Goal of the exercise =
What you return should be the lines from the first line of the records below through the line holding "t[62] = 1'b1;", unchanged.

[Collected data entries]
+---+

[src/rtl/bpw_pkg.sv]
// Shared encodings, command layout and LFSR taps
// for the burst pattern writer.
package bpw_pkg;

    typedef enum logic [1:0] {
        MODE_STREAM = 2'd0,
        MODE_INCR   = 2'd1,
        MODE_LFSR   = 2'd2,
        MODE_CONST  = 2'd3
    } mode_t;

    typedef enum logic [1:0] {
        ST_IDLE = 2'd0,
        ST_RUN  = 2'd1,
        ST_RESP = 2'd2
    } state_t;

    localparam int CMD_WIDTH    = 130;
    localparam int CMD_ADDR_LSB = 0;
    localparam int CMD_LEN_LSB  = 64;
    localparam int CMD_SEED_LSB = 96;
    localparam int CMD_MODE_LSB = 128;

    // Fibonacci tap masks; bit n-1 set for polynomial term x^n.
    function automatic logic [127:0] lfsr_taps(input int width);
        logic [127:0] t;
        t = '0;
        case (width)
            64: begin
                t[63] = 1'b1;
                t[62] = 1'b1;
                t[60] = 1'b1;
                t[59] = 1'b1;
            end
            128: begin
                t[127] = 1'b1;
                t[125] = 1'b1;
                t[100] = 1'b1;
                t[98]  = 1'b1;
            end
            default: begin
                t[31] = 1'b1;
                t[21] = 1'b1;
                t[1]  = 1'b1;
                t[0]  = 1'b1;
            end
        endcase
        return t;
    endfunction

endpackage

[src/rtl/bpw_fifo.sv]
// Show-ahead FIFO with occupancy count; a push is
// accepted when full as long as a pop happens too.
module bpw_fifo
    import bpw_pkg::*;
#(
    parameter int WIDTH      = 32,
    parameter int DEPTH      = 16,
    parameter int DEPTH_LOG2 = 4
) (
    input  logic                  clk,
    input  logic                  reset,
    input  logic                  push,
    input  logic [WIDTH-1:0]      wdata,
    input  logic                  pop,
    output logic [WIDTH-1:0]      rdata,
    output logic [DEPTH_LOG2:0]   count
);

    localparam logic [DEPTH_LOG2:0] FULL = (DEPTH_LOG2 + 1)'(DEPTH);

    logic [WIDTH-1:0]      mem [DEPTH];
    logic [DEPTH_LOG2-1:0] wptr;
    logic [DEPTH_LOG2-1:0] rptr;
    logic                  do_push;
    logic                  do_pop;

    assign do_pop  = pop && (count != '0);
    assign do_push = push && ((count != FULL) || do_pop);
    assign rdata   = mem[rptr];

    always_ff @(posedge clk) begin
        if (do_push) begin
            mem[wptr] <= wdata;
        end
    end

    always_ff @(posedge clk or negedge reset) begin
        if (!reset) begin
            wptr  <= '0;
            rptr  <= '0;
            count <= '0;
        end else begin
            if (do_push) begin
                wptr <= wptr + 1'b1;
            end
            if (do_pop) begin
                rptr <= rptr + 1'b1;
            end
            case ({do_push, do_pop})
                2'b10:   count <= count + 1'b1;
                2'b01:   count <= count - 1'b1;
                default: count <= count;
            endcase
        end
    end

endmodule

[src/rtl/burst_pattern_writer.sv]
// Avalon-MM burst write master fed by a stream sink or a
// pattern generator, with bursts realigned to block boundaries.
module burst_pattern_writer
    import bpw_pkg::*;
#(
    parameter int ADDRESS_WIDTH          = 32,
    parameter int LENGTH_WIDTH           = 32,
    parameter int DATA_WIDTH             = 32,
    parameter int BYTE_ENABLE_WIDTH      = DATA_WIDTH / 8,
    parameter int BYTE_ENABLE_WIDTH_LOG2 = $clog2(BYTE_ENABLE_WIDTH),
    parameter int MAX_BURST_COUNT        = 4,
    parameter int BURST_WIDTH            = $clog2(MAX_BURST_COUNT) + 1,
    parameter int FIFO_DEPTH             = 16,
    parameter int FIFO_DEPTH_LOG2        = $clog2(FIFO_DEPTH)
) (
    input  logic                         clk,
    input  logic                         reset,
    input  logic [CMD_WIDTH-1:0]         snk_command_data,
    input  logic                         snk_command_valid,
    output logic                         snk_command_ready,
    input  logic [DATA_WIDTH-1:0]        snk_data,
    input  logic                         snk_valid,
    output logic                         snk_ready,
    output logic [ADDRESS_WIDTH-1:0]     master_address,
    output logic                         master_write,
    output logic [DATA_WIDTH-1:0]        master_writedata,
    output logic [BURST_WIDTH-1:0]       master_burstcount,
    output logic [BYTE_ENABLE_WIDTH-1:0] master_byteenable,
    input  logic                         master_waitrequest,
    output logic [LENGTH_WIDTH-1:0]      src_response_data,
    output logic                         src_response_valid
);

    localparam int CW = FIFO_DEPTH_LOG2 + 1;
    localparam logic [CW-1:0] FIFO_FULL = CW'(FIFO_DEPTH);
    localparam logic [DATA_WIDTH-1:0] TAPS =
        DATA_WIDTH'(lfsr_taps(DATA_WIDTH));
    localparam logic [ADDRESS_WIDTH-1:0] BLK_MASK =
        ADDRESS_WIDTH'(MAX_BURST_COUNT - 1);
    localparam logic [ADDRESS_WIDTH-1:0] LANE_MASK =
        ADDRESS_WIDTH'(BYTE_ENABLE_WIDTH - 1);

    state_t state;
    state_t state_nxt;
    mode_t  mode;
    mode_t  cmd_mode;

    logic [ADDRESS_WIDTH-1:0]     addr;
    logic [ADDRESS_WIDTH-1:0]     burst_addr;
    logic [ADDRESS_WIDTH-1:0]     cmd_addr;
    logic [LENGTH_WIDTH-1:0]      length;
    logic [LENGTH_WIDTH-1:0]      cmd_len;
    logic [LENGTH_WIDTH-1:0]      cmd_words;
    logic [LENGTH_WIDTH-1:0]      fill_left;
    logic [LENGTH_WIDTH-1:0]      write_left;
    logic [LENGTH_WIDTH-1:0]      wl_eff;
    logic [31:0]                  seed;
    logic [31:0]                  cmd_seed;
    logic [DATA_WIDTH-1:0]        gen;
    logic [DATA_WIDTH-1:0]        lfsr_next;
    logic [DATA_WIDTH-1:0]        push_data;
    logic [DATA_WIDTH-1:0]        fifo_q;
    logic [BYTE_ENABLE_WIDTH-1:0] last_be;
    logic [BYTE_ENABLE_WIDTH_LOG2-1:0] cmd_rem;
    logic [BURST_WIDTH-1:0]       beats_left;
    logic [BURST_WIDTH-1:0]       burst_cnt;
    logic [BURST_WIDTH-1:0]       blk_off;
    logic [BURST_WIDTH-1:0]       to_bound;
    logic [BURST_WIDTH-1:0]       bc;
    logic [CW-1:0]                fifo_count;
    logic [CW-1:0]                occ_eff;
    logic                         in_burst;
    logic                         accept;
    logic                         beat;
    logic                         last_beat;
    logic                         launch;
    logic                         room;
    logic                         push;
    logic                         unused_cmd;

    assign cmd_addr   = snk_command_data[CMD_ADDR_LSB +: ADDRESS_WIDTH];
    assign cmd_len    = snk_command_data[CMD_LEN_LSB +: LENGTH_WIDTH];
    assign cmd_seed   = snk_command_data[CMD_SEED_LSB +: 32];
    assign cmd_mode   = mode_t'(snk_command_data[CMD_MODE_LSB +: 2]);
    assign cmd_rem    = cmd_len[BYTE_ENABLE_WIDTH_LOG2-1:0];
    assign unused_cmd = ^snk_command_data;
    assign cmd_words  = (cmd_len >> BYTE_ENABLE_WIDTH_LOG2)
                      + LENGTH_WIDTH'(|cmd_rem);

    assign accept    = (state == ST_IDLE) && snk_command_valid;
    assign beat      = in_burst && !master_waitrequest;
    assign last_beat = beat && (beats_left == BURST_WIDTH'(1));

    // Launch decisions look past the beat completing this cycle so
    // a new burst can follow the previous one without a gap.
    assign wl_eff   = write_left - LENGTH_WIDTH'(beat);
    assign occ_eff  = fifo_count - CW'(beat);
    assign blk_off  = BURST_WIDTH'((addr >> BYTE_ENABLE_WIDTH_LOG2) & BLK_MASK);
    assign to_bound = BURST_WIDTH'(MAX_BURST_COUNT) - blk_off;
    assign bc       = (wl_eff < LENGTH_WIDTH'(to_bound))
                    ? BURST_WIDTH'(wl_eff) : to_bound;
    assign launch   = (state == ST_RUN) && (!in_burst || last_beat)
                    && (wl_eff != '0) && (occ_eff >= CW'(bc));

    assign room      = (fifo_count != FIFO_FULL) || beat;
    assign snk_ready = (state == ST_RUN) && (mode == MODE_STREAM)
                     && (fifo_count != FIFO_FULL) && (fill_left != '0);
    assign push      = (state == ST_RUN) && (fill_left != '0)
                     && ((mode == MODE_STREAM) ? snk_valid && snk_ready : room);
    assign lfsr_next = {gen[DATA_WIDTH-2:0], ^(gen & TAPS)};

    always_comb begin
        push_data = gen;
        unique case (1'b1)
            mode == MODE_STREAM: push_data = snk_data;
            mode == MODE_CONST:  push_data = {(DATA_WIDTH / 32){seed}};
            default:             push_data = gen;
        endcase
    end

    bpw_fifo #(
        .WIDTH      (DATA_WIDTH),
        .DEPTH      (FIFO_DEPTH),
        .DEPTH_LOG2 (FIFO_DEPTH_LOG2)
    ) u_fifo (
        .clk   (clk),
        .reset (reset),
        .push  (push),
        .wdata (push_data),
        .pop   (beat),
        .rdata (fifo_q),
        .count (fifo_count)
    );

    always_ff @(posedge clk or negedge reset) begin
        if (!reset) begin
            state <= ST_IDLE;
        end else begin
            state <= state_nxt;
        end
    end

    always_comb begin
        state_nxt = state;
        case (state)
            ST_IDLE: begin
                if (snk_command_valid) begin
                    state_nxt = (cmd_len == '0) ? ST_RESP : ST_RUN;
                end
            end
            ST_RUN: begin
                if (beat && (write_left == LENGTH_WIDTH'(1))) begin
                    state_nxt = ST_RESP;
                end
            end
            ST_RESP: state_nxt = ST_IDLE;
            default: state_nxt = ST_IDLE;
        endcase
    end

    always_ff @(posedge clk or negedge reset) begin
        if (!reset) begin
            addr       <= '0;
            burst_addr <= '0;
            length     <= '0;
            fill_left  <= '0;
            write_left <= '0;
            seed       <= '0;
            mode       <= MODE_STREAM;
            gen        <= '0;
            last_be    <= '0;
            in_burst   <= 1'b0;
            beats_left <= '0;
            burst_cnt  <= '0;
        end else begin
            if (accept) begin
                addr       <= cmd_addr & ~LANE_MASK;
                length     <= cmd_len;
                fill_left  <= cmd_words;
                write_left <= cmd_words;
                seed       <= cmd_seed;
                mode       <= cmd_mode;
                if ((cmd_mode == MODE_LFSR) && (cmd_seed == '0)) begin
                    gen <= DATA_WIDTH'(1);
                end else begin
                    gen <= DATA_WIDTH'(cmd_seed);
                end
                if (cmd_rem == '0) begin
                    last_be <= '1;
                end else begin
                    last_be <= BYTE_ENABLE_WIDTH'((1 << cmd_rem) - 1);
                end
            end
            if (push) begin
                fill_left <= fill_left - 1'b1;
                gen <= (mode == MODE_LFSR) ? lfsr_next : gen + 1'b1;
            end
            if (beat) begin
                write_left <= write_left - 1'b1;
            end
            if (launch) begin
                in_burst   <= 1'b1;
                burst_addr <= addr;
                burst_cnt  <= bc;
                beats_left <= bc;
                addr <= addr + (ADDRESS_WIDTH'(bc) << BYTE_ENABLE_WIDTH_LOG2);
            end else if (beat) begin
                beats_left <= beats_left - 1'b1;
                if (last_beat) begin
                    in_burst <= 1'b0;
                end
            end
        end
    end

    assign snk_command_ready  = (state == ST_IDLE);
    assign src_response_valid = (state == ST_RESP);
    assign src_response_data  = src_response_valid ? length : '0;
    assign master_address     = burst_addr;
    assign master_burstcount  = burst_cnt;
    assign master_write       = in_burst;
    assign master_writedata   = in_burst ? fifo_q : '0;
    assign master_byteenable  = !in_burst ? '0
                              : (write_left == LENGTH_WIDTH'(1)) ? last_be : '1;

endmodule

[config.mk]
export PLATFORM = sky130hd
export DESIGN_NAME = burst_pattern_writer
export DESIGN_NICKNAME = d
export VERILOG_FILES = /design/src/rtl/bpw_pkg.sv /design/src/rtl/bpw_fifo.sv /design/src/rtl/burst_pattern_writer.sv
export SDC_FILE = /design/constraint.sdc
export NUM_CORES = 1
export LEC_CHECK = 0
export CORE_MARGIN = 2
export CORE_UTILIZATION = 60
export DETAILED_ROUTE_END_ITERATION = 6
export PLACE_DENSITY = 0.89
export SLEW_MARGIN = 5
export SYNTH_ARGS = -nofsm -noshare
export SYNTH_HDL_FRONTEND = slang
export SYNTH_SLANG_ARGS = --single-unit
[constraint.sdc]
create_clock -name clk -period 9.8 [get_ports clk]
set_input_delay 2.94 -clock clk [delete_from_list [all_inputs] [get_ports clk]]
set_output_delay 2.94 -clock clk [all_outputs]
set_load 0.01 [all_outputs]
## Word level (Yosys, flattened, before mapping)

Memories as Yosys holds them, arrays and structs flattened.
Cells that the tools add are included.
Widths: inputs -> output; s select.

| word-level totals | value |
|---|---|
| memories kept | 1 |
| logic and storage cells | 114 |
| register bits after elaboration | 252 |
| input port bits | 167 |
| bits in writable memories | 512 |
| output and inout port bits | 107 |

Memory list:

| memory | depth | bits a word | rd ports | clocked after Yosys merged registers in | wr ports | line | source |
|---|---|---|---|---|---|---|---|
| u_fifo.mem | 16 | 32 | 1 | 0 | 1 | bpw_fifo.sv:21 | `logic [WIDTH-1:0] mem [DEPTH];` |

| cells by class | value |
|---|---|
| shifts and indexed selects | 1 |
| add/subtract/negate cells | 14 |
| $lt $le $gt $ge | 2 |
| mux-type cells | 29 |
| reductions and logical operators | 39 |
| equality and inequality tests | 12 |

Operator list:

| operator | count |
|---|---|
| $mux 32 | 11 |
| $logic_not 32->1 | 2 |
| $pmux 32 s2 | 1 |
| $reduce_bool 32->1 | 2 |
| $sub 32x1->32 const B | 2 |
| $add 32x1->32 const B | 1 |
| $add 32x5->32 | 1 |
| $eq 32x1->1 const B | 1 |
| $lt 32x3->1 | 1 |
| $reduce_xor 32->1 | 1 |
| $sub 32x1->32 | 1 |
| $add 30x1->31 | 1 |
| $logic_and 1x1->1 | 16 |
| $mux 4 | 3 |
| $reduce_bool 2->1 | 6 |
| $eq 2x2->1 const B | 5 |
| $pmux 5 s2 | 1 |
| $mux 3 | 3 |
| $add 4x1->4 const B | 2 |
| $logic_not 2->1 | 3 |
| $mux 1 | 6 |
| $mux 2 | 3 |
| $add 5x1->5 const B | 1 |
| $ge 5x3->1 | 1 |
| other kinds (17) | 22 |

## Logic depth before layout (Yosys ltp)

| depth | value |
|---|---|
| depth in word-level cells | 10 |
| depth in mapped cells | 25 |
| mapped depth without buffers | 23 |

## Cells and area by module

A second synthesis with hierarchy kept.

| second synthesis, totals | value |
|---|---|
| cells, all modules | 2,532 |
| area, all modules | 34,663.2 µm² |

By module, submodules not included:

| module | cells an instance | seq. area each (µm²) | times used | area each (µm²) |
|---|---|---|---|---|
| bpw_fifo | 832 | 15,700.1 | 1 | 20,221.9 |
| burst_pattern_writer | 1,700 | 5,880.6 | 1 | 14,441.4 |

## Worst setup path after synthesis

Ideal clock, no wire load.

| timing path | value |
|---|---|
| kind | input-to-reg |
| start | in master_waitrequest |
| end | reg addr[30] |
| path slack | 1.564 ns |
| data arrival time | 8.113 ns |
| buffers on the path | 2 |
| setup time | 0.122 ns |
| required time | 9.678 ns |
| cell stages on the path | 25 |
| path through | nand2b_1 > clkbuf_1 > inv_1 > clkbuf_1 > ha_1 > ha_1 > nor4b_2 > nand2_1 > o31ai_1 > o211ai_1 > or4_4 > nor2_1 > mux2i_1 > inv_1 > ha_1 > inv_1 > fa_1 > nand2b_1 > a2111oi_0 > nand3_1 > nor2_1 > nand3_1 > or3_1 > a21oi_1 > nor3_1 |

| on the way | value |
|---|---|
| word-level cells in the longest chain between the ends | 8 |
| elaborated cells between the ends (all ways) | 16 |
| classes of those cells | 3 x add/sub; 2 x order compare; 2 x mux; 9 x reduce/logical |

Ends and longest elaborated chain:

| what | line | source |
|---|---|---|
| start, declared | burst_pattern_writer.sv:29 | `input logic master_waitrequest,` |
| $logic_not 1->1 * | burst_pattern_writer.sv:91 | `assign beat = in_burst && !master_waitrequest;` |
| $logic_and 1x1->1 * | burst_pattern_writer.sv:91 |  |
| $sub 32x1->32 * | burst_pattern_writer.sv:96 | `assign wl_eff = write_left - LENGTH_WIDTH'(beat);` |
| $lt 32x3->1 | burst_pattern_writer.sv:100 | `assign bc = (wl_eff < LENGTH_WIDTH'(to_bound))` |
| $mux 3 * | burst_pattern_writer.sv:101 | `? BURST_WIDTH'(wl_eff) : to_bound;` |
| via bc[0] | burst_pattern_writer.sv:69 | `logic [BURST_WIDTH-1:0] bc;` |
| parallel branches: the longest is 3 deep, another holds $add 32x5->32 | - |  |
| end signal, assigned | burst_pattern_writer.sv:177 | `addr <= cmd_addr & ~LANE_MASK;` |
| end signal, assigned | burst_pattern_writer.sv:206 | `addr <= addr + (ADDRESS_WIDTH'(bc) << BYTE_ENABLE_WIDTH_LOG2);` |
| end, declared | burst_pattern_writer.sv:48 | `logic [ADDRESS_WIDTH-1:0] addr;` |

Mark *: on every way through the listed nets, which the timed path passes.
A chain may end at the register's enable or synchronous reset.

## Worst setup path in the final report

Ends and elaborated chain as after synthesis.

==> impl_metrics.tcl <==
set metrics [dict create \
    outcome "finished, violations left" \
    violations "design-rule violations" \
    cp-start-kind "input pin" \
    p_int_mw 8.60 \
    yosysMostFrequentCell "edfxtp_1" \
    wirelength_mm 98.4 \
    p_switching_mw 4.63 \
    setup.worst_path.end_class "flop" \
    insertion_delay_ps 640 \
    whs_ps 469 \
    yosysTopAreaCellShare_pct 45.0 \
    cts_tree "yes" \
    io_pins 274 \
    clkSinkCount 760 \
    hp-start "length[15]" \
    core_area_um2 56400 \
    setup_viol 0 \
    fin_util_pct 71.3 \
    area_growth_pct 17.5 \
    grt_pass1_vias 24400 \
    clockBufferDepth 3 \
    leakage_nw 14.4 \
    rsz0062_at_grt "false" \
    syn_area_um2 34200 \
    synth-edff-count 512 \
    die_area_um2 58900 \
    placed_cells 3401 \
    clk_pin_slew_worst_paths_ps 70 \
    fin_area_um2 40200 \
    syn_area_per_cell_um2 13.7 \
    maxSlewViolCount 0 \
    slowest_stage "a2111oi_0" \
    ir_worst_vdd_mv 0.211 \
    crit_arrival_ps 9110 \
    antenna_found_initial 6 \
    cpPeakStageDelay_ps 840 \
    floorplan.initialDensity_pct 60.7 \
    dpl_worst_slack_ps 613 \
    r2r_slack_ps 3650 \
    finalNetCount 2931 \
    skew_ps 37.6 \
    syn_inst 2499 \
    cts-resized-gates 0 \
    synth_area_leaders "edfxtp_1 (45%), dfrtp_1 (18%), mux4_2 (11%)" \
    synth-seq-cells 760 \
    worstPathRequired_ps 10310 \
    yosys.cell_types.count 82 \
    place_area_um2 37500 \
    die_h_um 243 \
    power_frac_comb_pct 35.4 \
    grt_pass1_wl_mm 148 \
    min_path_type "flop to flop" \
    r2r-start "write_left[0]" \
    timing.rr.end "addr[30]" \
    port_buffers 237 \
    h-tree-depth 3 \
    via_per_inst 6.80 \
    reg2reg_depth 22 \
    hold_path_depth 2 \
    holdBufCountCts 0 \
    first_iter_violations 3522 \
    ant_nets 0 \
    setup.worst_path.class "input pin to flop" \
    drt_first_pass_iters 7 \
    rows 87 \
    tns_ps 0 \
    grtUsageTotal_pct 33.5 \
    drc_errors 22 \
    seq_area_frac_synth_pct 63.1 \
    maxSlewHeadroom_pct 12.8 \
    grt_start_max_net_pins 131 \
    min_period_ps 8600 \
    hold_viol_final 0 \
    power_frac_seq_pct 41.2 \
    synthFlopType "edfxtp_1" \
    postCtsSetupRepairBufs 0 \
    synth_warnings 0 \
    root_buffer "clkbuf_16" \
    post-route-worst-setup-slack_ps 1200 \
    period_share_pct 87.8 \
    cts_buffers 76 \
    clkPwrFrac_pct 23.4 \
    async_reset_ff_share_pct 32.6 \
    fin_total_pwr_mw 13.2 \
    route.detailed.wl_per_inst_um 27.7 \
    die_w_um 243 \
    grt_overflow 0 \
    synth_common_cells "edfxtp_1 (512), nand2_1 (358), dfrtp_1 (248)" \
    gp_congestion 0.893 \
    min_to "length[15]" \
    p_per_area_nw_per_um2 329 \
    hpwl_mm 58.4 \
    synth_top_area_cell "edfxtp_1" \
    crit_fanout 7 \
    layout-drive-gt1-share_pct 15.6 \
    vias 24100 \
    drv_cap 0 \
    fin_cells 3546 \
    sw_frac_of_total_pct 35.0 \
    critical_path.cell_chain "clkdlybuf4s50_1 > nand2b_1 > inv_1 > ha_1 > ha_1 > nor4b_2 > nand2_1 > o31ai_1 > o211ai_1 > or4_4 > nor2_1 > mux2i_1 > inv_1 > ha_1 > inv_1 > fa_1 > nand2b_1 > a2111oi_0 > nand3_1 > nor2_1 > nand3_1 > or3_1 > a21oi_1 > nor3_1" \
    max_freq_mhz 116 \
    tightestPinTransition_ps 1310 \
]
-- cell usage in the layout, fill, tap and decap left out, drive strengths merged, types with 50 or more instances in the layout --
cell type / instances
inv: 50
clkbuf: 97
edfxtp: 512
nor2: 115
buf: 67
clkdlybuf4s50: 236
o21ai: 101
nand2: 358
a21oi: 67
mux4: 160
nand3: 69
and2: 77
nor3: 53
dfrtp: 248
-- sequential cells by signal, indices dropped and copies added (netlist names) --
register           count
fill_left             32
last_be                4
state                  2
master_write           1
length                32
u_fifo.count           5
master_burstcount      3
u_fifo.mem           512
seed                  32
u_fifo.wptr            4
gen                   32
mode                   2
master_address        30
beats_left             3
u_fifo.rptr            4
addr                  30
write_left            32
-- logic make-up after synthesis --
group | count (synthesis) | share of synthesized area [%]
simple gates | 852 | 12.0
flops | 760 | 63.1
compound gates | 385 | 7.60
mux | 208 | 12.1
buf+inv | 201 | 2.34
xor+xnor | 53 | 1.36
fa+ha+maj | 39 | 1.47
other cells | 1 | 0.0110
-- layout make-up --
cell class | instances | area (um^2)
antenna | 1 | 2.50
clock buffer | 97 | 2060
clock inverter | 45 | 563
fill | 3535 | 16200
inverter | 45 | 169
multi-input combinational | 1539 | 12000
sequential | 760 | 21600
tap | 756 | 946
timing repair buffer | 303 | 2900
-- power groups by stage --
stage,Combinational (mW),Sequential [mW],Clock (mW)
after floorplan,3.07,5.10,0
after global placement,4.27,5.34,0
after detailed placement,4.54,5.45,0
after CTS,4.64,5.43,3.11
after global routing,5.00,5.53,3.23
final,4.69,5.45,3.09
-- routing by layer --
metal	global-route usage, %	share of wire, %	vias to the layer above	wire [um]
met1	41.7	34	11900	33400
met5	0	0.063	-	62
met2	55.4	49	1829	48100
met3	7.70	11	439	11000
li1	-	-	9990	-
met4	17.5	6.0	10	5900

+---+

Task answer =
[src/rtl/bpw_pkg.sv]
// Shared encodings, command layout and LFSR taps
// for the burst pattern writer.
package bpw_pkg;

    typedef enum logic [1:0] {
        MODE_STREAM = 2'd0,
        MODE_INCR   = 2'd1,
        MODE_LFSR   = 2'd2,
        MODE_CONST  = 2'd3
    } mode_t;

    typedef enum logic [1:0] {
        ST_IDLE = 2'd0,
        ST_RUN  = 2'd1,
        ST_RESP = 2'd2
    } state_t;

    localparam int CMD_WIDTH    = 130;
    localparam int CMD_ADDR_LSB = 0;
    localparam int CMD_LEN_LSB  = 64;
    localparam int CMD_SEED_LSB = 96;
    localparam int CMD_MODE_LSB = 128;

    // Fibonacci tap masks; bit n-1 set for polynomial term x^n.
    function automatic logic [127:0] lfsr_taps(input int width);
        logic [127:0] t;
        t = '0;
        case (width)
            64: begin
                t[63] = 1'b1;
                t[62] = 1'b1;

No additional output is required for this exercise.